Given: 60={Windows}+{Stereo}-{Both}+{Neither}.
Question: {Neither}=?

(1) Of the 60 cars sold, 20 had a stereo but not power windows --> {Stereo}-{Both}=20 --> 60={Windows}+20+{Neither}. Not sufficient.

(2) Of the 60 cars sold, 30 had both power windows and a stereo --> {Both}=30. Not sufficient.
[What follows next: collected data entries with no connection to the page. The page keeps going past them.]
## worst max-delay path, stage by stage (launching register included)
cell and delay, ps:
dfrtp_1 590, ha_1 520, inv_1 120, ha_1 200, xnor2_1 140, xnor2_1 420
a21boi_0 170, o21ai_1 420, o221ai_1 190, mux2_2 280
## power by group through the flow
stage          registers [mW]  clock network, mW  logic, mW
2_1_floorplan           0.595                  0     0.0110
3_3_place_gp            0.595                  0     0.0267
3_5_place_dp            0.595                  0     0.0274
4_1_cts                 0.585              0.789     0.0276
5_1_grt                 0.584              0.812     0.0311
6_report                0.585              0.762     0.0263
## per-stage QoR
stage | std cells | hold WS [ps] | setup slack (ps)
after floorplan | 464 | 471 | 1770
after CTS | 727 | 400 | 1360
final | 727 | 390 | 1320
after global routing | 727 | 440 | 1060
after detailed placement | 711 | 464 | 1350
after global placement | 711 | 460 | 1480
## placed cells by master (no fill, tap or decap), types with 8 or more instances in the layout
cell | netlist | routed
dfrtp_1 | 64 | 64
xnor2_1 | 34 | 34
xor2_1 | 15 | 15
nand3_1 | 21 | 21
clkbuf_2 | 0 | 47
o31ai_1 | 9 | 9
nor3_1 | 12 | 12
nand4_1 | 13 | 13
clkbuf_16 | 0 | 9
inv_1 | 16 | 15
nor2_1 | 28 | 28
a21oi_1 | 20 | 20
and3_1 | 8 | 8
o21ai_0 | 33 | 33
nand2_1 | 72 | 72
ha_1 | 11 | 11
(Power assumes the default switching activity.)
File: src/rtl/load_store_sched_if.sv
// load_store_sched_if
//   Requester-side bundle for the load/store scheduler. The four requesters
//   drive req/dir/len. The scheduler returns grant and completion status
//   along with the shared volume.
//
//   req   [3:0]          request per requester, held until its done pulse
//   dir   [3:0]          1 = fill, 0 = drain (sampled at grant)
//   len   [4*LBITS-1:0]  units per requester, requester i at [i*LBITS +: LBITS]
//   gnt   [3:0]          one-hot grant
//   done  [3:0]          one-cycle completion pulse
//   trunc                transfer ended short of len (valid with done)
//   vol   [CBITS-1:0]    current volume
//   full / empty         vol == N / vol == 0
interface load_store_sched_if #(
   parameter int CBITS = 16,
   parameter int LBITS = 8
);
   logic [3:0]         req;
   logic [3:0]         dir;
   logic [4*LBITS-1:0] len;
   logic [3:0]         gnt;
   logic [3:0]         done;
   logic               trunc;
   logic [CBITS-1:0]   vol;
   logic               full;
   logic               empty;

   modport master (
      output req, dir, len,
      input  gnt, done, trunc, vol, full, empty
   );

   modport slave (
      input  req, dir, len,
      output gnt, done, trunc, vol, full, empty
   );
endinterface
$ cat config.mk
export PLATFORM = sky130hd
export DESIGN_NAME = fb_scanout
export DESIGN_NICKNAME = d
export VERILOG_FILES = /design/src/rtl/rt_pkg.sv /design/src/rtl/rt_sync_fifo.sv /design/src/rtl/fb_scanout.sv
export SDC_FILE = /design/constraint.sdc
export NUM_CORES = 1
export LEC_CHECK = 0
export CELL_PAD_IN_SITES_DETAIL_PLACEMENT = 2
export CELL_PAD_IN_SITES_GLOBAL_PLACEMENT = 2
export CORE_AREA = 3 3 141 130
export CTS_CLUSTER_SIZE = 14
export DETAILED_ROUTE_END_ITERATION = 7
export DIE_AREA = 0 0 144 133
export PLACE_DENSITY = 0.83
export SLEW_MARGIN = 15
export SYNTH_ARGS = -nofsm -noshare
export SYNTH_HDL_FRONTEND = slang
export SYNTH_HIERARCHICAL = 1
export SYNTH_SLANG_ARGS = --single-unit
export TNS_END_PERCENT = 5
$ cat constraint.sdc
create_clock -name clk -period 1.9 [get_ports clk]
set_input_delay 0.38 -clock clk [delete_from_list [all_inputs] [get_ports clk]]
set_output_delay 0.38 -clock clk [all_outputs]
set_load 0.05 [all_outputs]
`src/rtl/led_pattern_pkg.sv`:
```
// Shared types and helpers for the LED pattern sequencer.
// Holds state/mode/speed enums and the step-period calculation.
package led_pattern_pkg;

  typedef enum logic [1:0] {
    IDLE    = 2'd0,
    RUNNING = 2'd1,
    PAUSED  = 2'd2
  } state_t;

  typedef enum logic [1:0] {
    RUNNING_LIGHT = 2'd0,
    BOUNCE        = 2'd1,
    BLINK         = 2'd2
  } mode_t;

  typedef enum logic [1:0] {
    SLOW   = 2'd0,
    MEDIUM = 2'd1,
    FAST   = 2'd2
  } speed_t;

  function automatic int unsigned period_cycles(
    input int unsigned freq_hz,
    input int unsigned ms
  );
    return freq_hz / 1000 * ms;
  endfunction

  function automatic mode_t next_mode(input mode_t m);
    case (m)
      RUNNING_LIGHT: return BOUNCE;
      BOUNCE:        return BLINK;
      default:       return RUNNING_LIGHT;
    endcase
  endfunction

  function automatic speed_t next_speed(input speed_t s);
    case (s)
      SLOW:    return MEDIUM;
      MEDIUM:  return FAST;
      default: return SLOW;
    endcase
  endfunction

endpackage

```
`src/rtl/led_pattern_sequencer_tick_generator.sv`:
```
// Shared period counter: pulses tick on the last cycle of the period.
// Ports: clock, reset_n, enable, restart, period_sel -> tick.
module tick_generator
  import led_pattern_pkg::*;
#(
  parameter int unsigned P_SLOW   = 10,
  parameter int unsigned P_MEDIUM = 5,
  parameter int unsigned P_FAST   = 2,
  parameter int unsigned CW       = 4
) (
  input  logic   clock,
  input  logic   reset_n,
  input  logic   enable,
  input  logic   restart,
  input  speed_t period_sel,
  output logic   tick
);

  logic [CW-1:0] cnt_q;
  logic [CW-1:0] cnt_d;
  logic [CW-1:0] last;

  always_comb begin
    case (period_sel)
      SLOW:    last = CW'(P_SLOW - 1);
      MEDIUM:  last = CW'(P_MEDIUM - 1);
      default: last = CW'(P_FAST - 1);
    endcase
  end

  assign tick = enable && !restart
             && (cnt_q == last);

  always_comb begin
    cnt_d = cnt_q;
    if (restart) begin
      cnt_d = '0;
    end else if (enable) begin
      cnt_d = tick ? '0 : cnt_q + CW'(1);
    end
  end

  always_ff @(posedge clock or negedge reset_n) begin
    if (!reset_n) cnt_q <= '0;
    else          cnt_q <= cnt_d;
  end

endmodule

```
`src/rtl/led_pattern_sequencer.sv`:
```
// LED pattern sequencer: start/pause/clear FSM driving animated LEDs.
// Ports: clock, reset_n, *_pressed pulses -> led, running, mode, speed.
// Option LED_PATTERN_SEQUENCER_AUTO_MODE_EN: auto-advance mode.
module led_pattern_sequencer
  import led_pattern_pkg::*;
#(
  parameter int unsigned LED_COUNT        = 8,
  parameter int unsigned CLOCK_FREQUENCY  = 50_000_000,
  parameter int unsigned SLOW_PERIOD_MS   = 1000,
  parameter int unsigned MEDIUM_PERIOD_MS = 500,
  parameter int unsigned FAST_PERIOD_MS   = 100
) (
  input  logic                 clock,
  input  logic                 reset_n,
  input  logic                 start_stop_pressed,
  input  logic                 mode_pressed,
  input  logic                 speed_pressed,
  output logic [LED_COUNT-1:0] led,
  output logic                 running,
  output logic [1:0]           mode,
  output logic [1:0]           speed
);

  localparam int unsigned P_SLOW =
    period_cycles(CLOCK_FREQUENCY, SLOW_PERIOD_MS);
  localparam int unsigned P_MEDIUM =
    period_cycles(CLOCK_FREQUENCY, MEDIUM_PERIOD_MS);
  localparam int unsigned P_FAST =
    period_cycles(CLOCK_FREQUENCY, FAST_PERIOD_MS);
  localparam int unsigned P_MAX0 =
    (P_SLOW > P_MEDIUM) ? P_SLOW : P_MEDIUM;
  localparam int unsigned P_MAX =
    (P_MAX0 > P_FAST) ? P_MAX0 : P_FAST;
  localparam int unsigned CW =
    (P_MAX > 2) ? $clog2(P_MAX) : 1;

  state_t                state_q, state_d;
  mode_t                 mode_q, mode_d;
  speed_t                speed_q, speed_d;
  logic [LED_COUNT-1:0]  led_q, led_d;
  logic                  dir_q, dir_d;
  logic [LED_COUNT-1:0]  step_led;
  logic                  step_dir;
  logic                  clear;
  logic                  restart;
  logic                  enable;
  logic                  tick;

  function automatic logic [LED_COUNT-1:0]
    init_pattern(input mode_t m);
    if (m == BLINK) return '1;
    return {{(LED_COUNT-1){1'b0}}, 1'b1};
  endfunction

  assign clear   = mode_pressed && speed_pressed;
  assign restart = mode_pressed || speed_pressed
                || (state_q == IDLE);
  // Counter is frozen on the pausing edge so resume
  // continues from exactly where it stopped.
  assign enable  = (state_q == RUNNING)
                && !start_stop_pressed;

  tick_generator #(
    .P_SLOW   (P_SLOW),
    .P_MEDIUM (P_MEDIUM),
    .P_FAST   (P_FAST),
    .CW       (CW)
  ) u_tick (
    .clock      (clock),
    .reset_n    (reset_n),
    .enable     (enable),
    .restart    (restart),
    .period_sel (speed_q),
    .tick       (tick)
  );

  // dir_q: 0 = left (towards MSB), 1 = right.
  always_comb begin
    step_led = led_q;
    step_dir = dir_q;
    unique case (1'b1)
      (mode_q == RUNNING_LIGHT): begin
        step_led = {led_q[LED_COUNT-2:0],
                    led_q[LED_COUNT-1]};
      end
      (mode_q == BOUNCE): begin
        if (!dir_q) begin
          step_led = led_q << 1;
          if (step_led[LED_COUNT-1]) step_dir = 1'b1;
        end else begin
          step_led = led_q >> 1;
          if (step_led[0]) step_dir = 1'b0;
        end
      end
      default: step_led = ~led_q;
    endcase
  end

`ifdef LED_PATTERN_SEQUENCER_AUTO_MODE_EN
  localparam int unsigned SW = $clog2(2 * LED_COUNT);
  localparam logic [SW-1:0] LAST_STEP =
    SW'(2 * LED_COUNT - 1);
  logic [SW-1:0] step_q, step_d;
`endif

  always_comb begin
    state_d = state_q;
    mode_d  = mode_q;
    speed_d = speed_q;
    led_d   = led_q;
    dir_d   = dir_q;
`ifdef LED_PATTERN_SEQUENCER_AUTO_MODE_EN
    step_d  = step_q;
`endif
    if (clear) begin
      state_d = IDLE;
      led_d   = '0;
      dir_d   = 1'b0;
`ifdef LED_PATTERN_SEQUENCER_AUTO_MODE_EN
      step_d  = '0;
`endif
    end else begin
      if (mode_pressed) begin
        mode_d = next_mode(mode_q);
        dir_d  = 1'b0;
        if (state_q != IDLE) led_d = init_pattern(mode_d);
`ifdef LED_PATTERN_SEQUENCER_AUTO_MODE_EN
        step_d = '0;
`endif
      end
      if (speed_pressed) begin
        speed_d = next_speed(speed_q);
`ifdef LED_PATTERN_SEQUENCER_AUTO_MODE_EN
        step_d  = '0;
`endif
      end
      if (start_stop_pressed) begin
        case (state_q)
          IDLE: begin
            state_d = RUNNING;
            led_d   = init_pattern(mode_d);
            dir_d   = 1'b0;
          end
          RUNNING: state_d = PAUSED;
          default: state_d = RUNNING;
        endcase
      end
      if (tick) begin
`ifdef LED_PATTERN_SEQUENCER_AUTO_MODE_EN
        if (step_q == LAST_STEP) begin
          mode_d = next_mode(mode_q);
          led_d  = init_pattern(mode_d);
          dir_d  = 1'b0;
          step_d = '0;
        end else begin
          led_d  = step_led;
          dir_d  = step_dir;
          step_d = step_q + SW'(1);
        end
`else
        led_d = step_led;
        dir_d = step_dir;
`endif
      end
    end
  end

  always_ff @(posedge clock or negedge reset_n) begin
    if (!reset_n) begin
      state_q <= IDLE;
      mode_q  <= RUNNING_LIGHT;
      speed_q <= SLOW;
      led_q   <= '0;
      dir_q   <= 1'b0;
`ifdef LED_PATTERN_SEQUENCER_AUTO_MODE_EN
      step_q  <= '0;
`endif
    end else begin
      state_q <= state_d;
      mode_q  <= mode_d;
      speed_q <= speed_d;
      led_q   <= led_d;
      dir_q   <= dir_d;
`ifdef LED_PATTERN_SEQUENCER_AUTO_MODE_EN
      step_q  <= step_d;
`endif
    end
  end

  assign led     = led_q;
  assign running = (state_q == RUNNING);
  assign mode    = mode_q;
  assign speed   = speed_q;

endmodule

```
==> src/rtl/entropy_conditioner.sv <==
// Health-tested (RCT + APT), von Neumann debiased entropy front end with a small bit FIFO.
// Optional macro ENTROPY_DEBIAS_BYPASS_EN adds a debias_bypass input that pushes raw bits directly.
module entropy_conditioner #(
    parameter int FIFO_DEPTH = 8,
    parameter int RCT_CUTOFF = 32,
    parameter int APT_WINDOW = 1024,
    parameter int APT_CUTOFF = 840
) (
    input  logic                        clk,
    input  logic                        reset_n,
    input  logic                        en,
    input  logic                        raw_bit,
    input  logic                        raw_valid,
    input  logic                        trng_next,
`ifdef ENTROPY_DEBIAS_BYPASS_EN
    input  logic                        debias_bypass,
`endif
    input  logic                        clear_fail,
    output logic                        trng_bit,
    output logic                        trng_valid,
    output logic                        health_fail,
    output logic [$clog2(FIFO_DEPTH):0] fifo_level
);
    localparam int PW = $clog2(FIFO_DEPTH);
    localparam int LW = PW + 1;
    localparam int RW = $clog2(RCT_CUTOFF) + 1;
    localparam int AW = $clog2(APT_WINDOW) + 1;
    localparam logic [LW-1:0] FULL_LVL = LW'(FIFO_DEPTH);
    localparam logic [RW-1:0] RCT_LIM  = RW'(RCT_CUTOFF);
    localparam logic [AW-1:0] APT_WIN  = AW'(APT_WINDOW);
    localparam logic [AW-1:0] APT_LIM  = AW'(APT_CUTOFF);

    typedef enum logic [1:0] {ST_WARMUP, ST_RUN, ST_FAIL} state_t;

    state_t        state_q, state_d;
    logic [RW-1:0] rct_cnt_q, rct_cnt_d;
    logic          rct_prev_q, rct_prev_d;
    logic [AW-1:0] apt_cnt_q, apt_cnt_d;
    logic [AW-1:0] apt_pos_q, apt_pos_d;
    logic          apt_ref_q, apt_ref_d;
    logic          pair_full_q, pair_full_d;
    logic          pair_first_q, pair_first_d;
    logic [PW-1:0] rd_ptr_q, rd_ptr_d;
    logic [PW-1:0] wr_ptr_q, wr_ptr_d;
    logic [LW-1:0] count_q, count_d;
    logic          trng_bit_q, trng_bit_d;
    logic          trng_valid_q, trng_valid_d;
    logic          health_fail_q, health_fail_d;
    logic          mem_q [FIFO_DEPTH];

    logic push_req, push_bit, pop, wr_en, fail_det, pair_clr, bypass_on;
`ifdef ENTROPY_DEBIAS_BYPASS_EN
    logic bypass_q, bypass_d;
`endif

    always_comb begin
        state_d       = state_q;
        rct_cnt_d     = rct_cnt_q;
        rct_prev_d    = rct_prev_q;
        apt_cnt_d     = apt_cnt_q;
        apt_pos_d     = apt_pos_q;
        apt_ref_d     = apt_ref_q;
        pair_full_d   = pair_full_q;
        pair_first_d  = pair_first_q;
        rd_ptr_d      = rd_ptr_q;
        wr_ptr_d      = wr_ptr_q;
        trng_bit_d    = trng_bit_q;
        trng_valid_d  = 1'b0;
        health_fail_d = health_fail_q;
        push_req      = 1'b0;
        push_bit      = 1'b0;
        pop           = 1'b0;
        fail_det      = 1'b0;
        pair_clr      = 1'b0;
        bypass_on     = 1'b0;
`ifdef ENTROPY_DEBIAS_BYPASS_EN
        bypass_d      = bypass_q;
`endif
        if (en) begin
`ifdef ENTROPY_DEBIAS_BYPASS_EN
            bypass_d  = debias_bypass;
            bypass_on = debias_bypass;
            pair_clr  = (debias_bypass != bypass_q);
            if (pair_clr) pair_full_d = 1'b0;
`endif
            pop = (state_q == ST_RUN) && (count_q != '0) && trng_next;
            if (state_q == ST_FAIL) begin
                if (clear_fail) begin
                    state_d       = ST_WARMUP;
                    health_fail_d = 1'b0;
                    rct_cnt_d     = '0;
                    apt_cnt_d     = '0;
                    apt_pos_d     = '0;
                    pair_full_d   = 1'b0;
                end
            end else if (raw_valid) begin
                // rct_cnt of zero marks "no previous bit" after reset or clear
                if (rct_cnt_q != '0 && raw_bit == rct_prev_q) rct_cnt_d = rct_cnt_q + 1'b1;
                else                                          rct_cnt_d = RW'(1);
                rct_prev_d = raw_bit;
                if (apt_pos_q == '0 || apt_pos_q == APT_WIN) begin
                    apt_ref_d = raw_bit;
                    apt_cnt_d = AW'(1);
                    apt_pos_d = AW'(1);
                end else begin
                    apt_pos_d = apt_pos_q + 1'b1;
                    if (raw_bit == apt_ref_q) apt_cnt_d = apt_cnt_q + 1'b1;
                end
                fail_det = (rct_cnt_d >= RCT_LIM) || (apt_cnt_d >= APT_LIM);
                if (state_q == ST_WARMUP) begin
                    // warm-up spans exactly the first APT window after reset or clear
                    if (!fail_det && apt_pos_d == APT_WIN) begin
                        state_d     = ST_RUN;
                        pair_full_d = 1'b0;
                    end
                end else if (bypass_on) begin
                    push_req    = 1'b1;
                    push_bit    = raw_bit;
                    pair_full_d = 1'b0;
                end else if (pair_full_q && !pair_clr) begin
                    pair_full_d = 1'b0;
                    if (pair_first_q != raw_bit) begin
                        push_req = 1'b1;
                        push_bit = pair_first_q;
                    end
                end else begin
                    pair_full_d  = 1'b1;
                    pair_first_d = raw_bit;
                end
            end
        end
        if (pop) begin
            trng_bit_d   = mem_q[rd_ptr_q];
            trng_valid_d = 1'b1;
            rd_ptr_d     = rd_ptr_q + 1'b1;
        end
        wr_en = push_req && ((count_q != FULL_LVL) || pop);
        if (wr_en) wr_ptr_d = wr_ptr_q + 1'b1;
        count_d = count_q + LW'(wr_en) - LW'(pop);
        // a pop in the failing cycle still delivers; the flush lands with FAIL
        if (fail_det) begin
            state_d       = ST_FAIL;
            health_fail_d = 1'b1;
            count_d       = '0;
            rd_ptr_d      = '0;
            wr_ptr_d      = '0;
            pair_full_d   = 1'b0;
        end
    end

    always_ff @(posedge clk or negedge reset_n) begin
        if (!reset_n) begin
            state_q       <= ST_WARMUP;
            rct_cnt_q     <= '0;
            rct_prev_q    <= 1'b0;
            apt_cnt_q     <= '0;
            apt_pos_q     <= '0;
            apt_ref_q     <= 1'b0;
            pair_full_q   <= 1'b0;
            pair_first_q  <= 1'b0;
            rd_ptr_q      <= '0;
            wr_ptr_q      <= '0;
            count_q       <= '0;
            trng_bit_q    <= 1'b0;
            trng_valid_q  <= 1'b0;
            health_fail_q <= 1'b0;
`ifdef ENTROPY_DEBIAS_BYPASS_EN
            bypass_q      <= 1'b0;
`endif
        end else begin
            state_q       <= state_d;
            rct_cnt_q     <= rct_cnt_d;
            rct_prev_q    <= rct_prev_d;
            apt_cnt_q     <= apt_cnt_d;
            apt_pos_q     <= apt_pos_d;
            apt_ref_q     <= apt_ref_d;
            pair_full_q   <= pair_full_d;
            pair_first_q  <= pair_first_d;
            rd_ptr_q      <= rd_ptr_d;
            wr_ptr_q      <= wr_ptr_d;
            count_q       <= count_d;
            trng_bit_q    <= trng_bit_d;
            trng_valid_q  <= trng_valid_d;
            health_fail_q <= health_fail_d;
`ifdef ENTROPY_DEBIAS_BYPASS_EN
            bypass_q      <= bypass_d;
`endif
        end
    end

    always_ff @(posedge clk) begin
        if (wr_en) mem_q[wr_ptr_q] <= push_bit;
    end

    assign trng_bit    = trng_bit_q;
    assign trng_valid  = trng_valid_q;
    assign health_fail = health_fail_q;
    assign fifo_level  = count_q;
endmodule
(1)+(2) We can find how many had stereo, but we still cannot get how many had neither power windows nor a stereo. Not sufficient.

Answer: E.
_________________


Bunuel,
Can we not get the answer if we use Statement 1 & 2?

We know total for Stereo & No Stereo and we know the total for Power Windows and No Power Windows.
By taking the above information.. 30+x + 20 + x = 60 --> x=5 Plug in 5 and you have No Power Windows at 25. Which mean's the cars with No Stereo and Power Window is 5. Am I thinking too much into this question?


Dear roro555

Please refer to the statement in red above. It is not correct.

To explain why, have represented the information we get from St 1 + 2 in a matrix.



Looking at this table, it's easy to see that

We know the total for Power Windows and No PW only in terms of X, the unknown value we had to find.

From this table, the only thing we can say for sure is that X lies between 0 and 10, inclusive. But since the question had asked us about a unique value of X, and we haven't been able to find one, the correct answer will be Option E.

Hope this helped! :)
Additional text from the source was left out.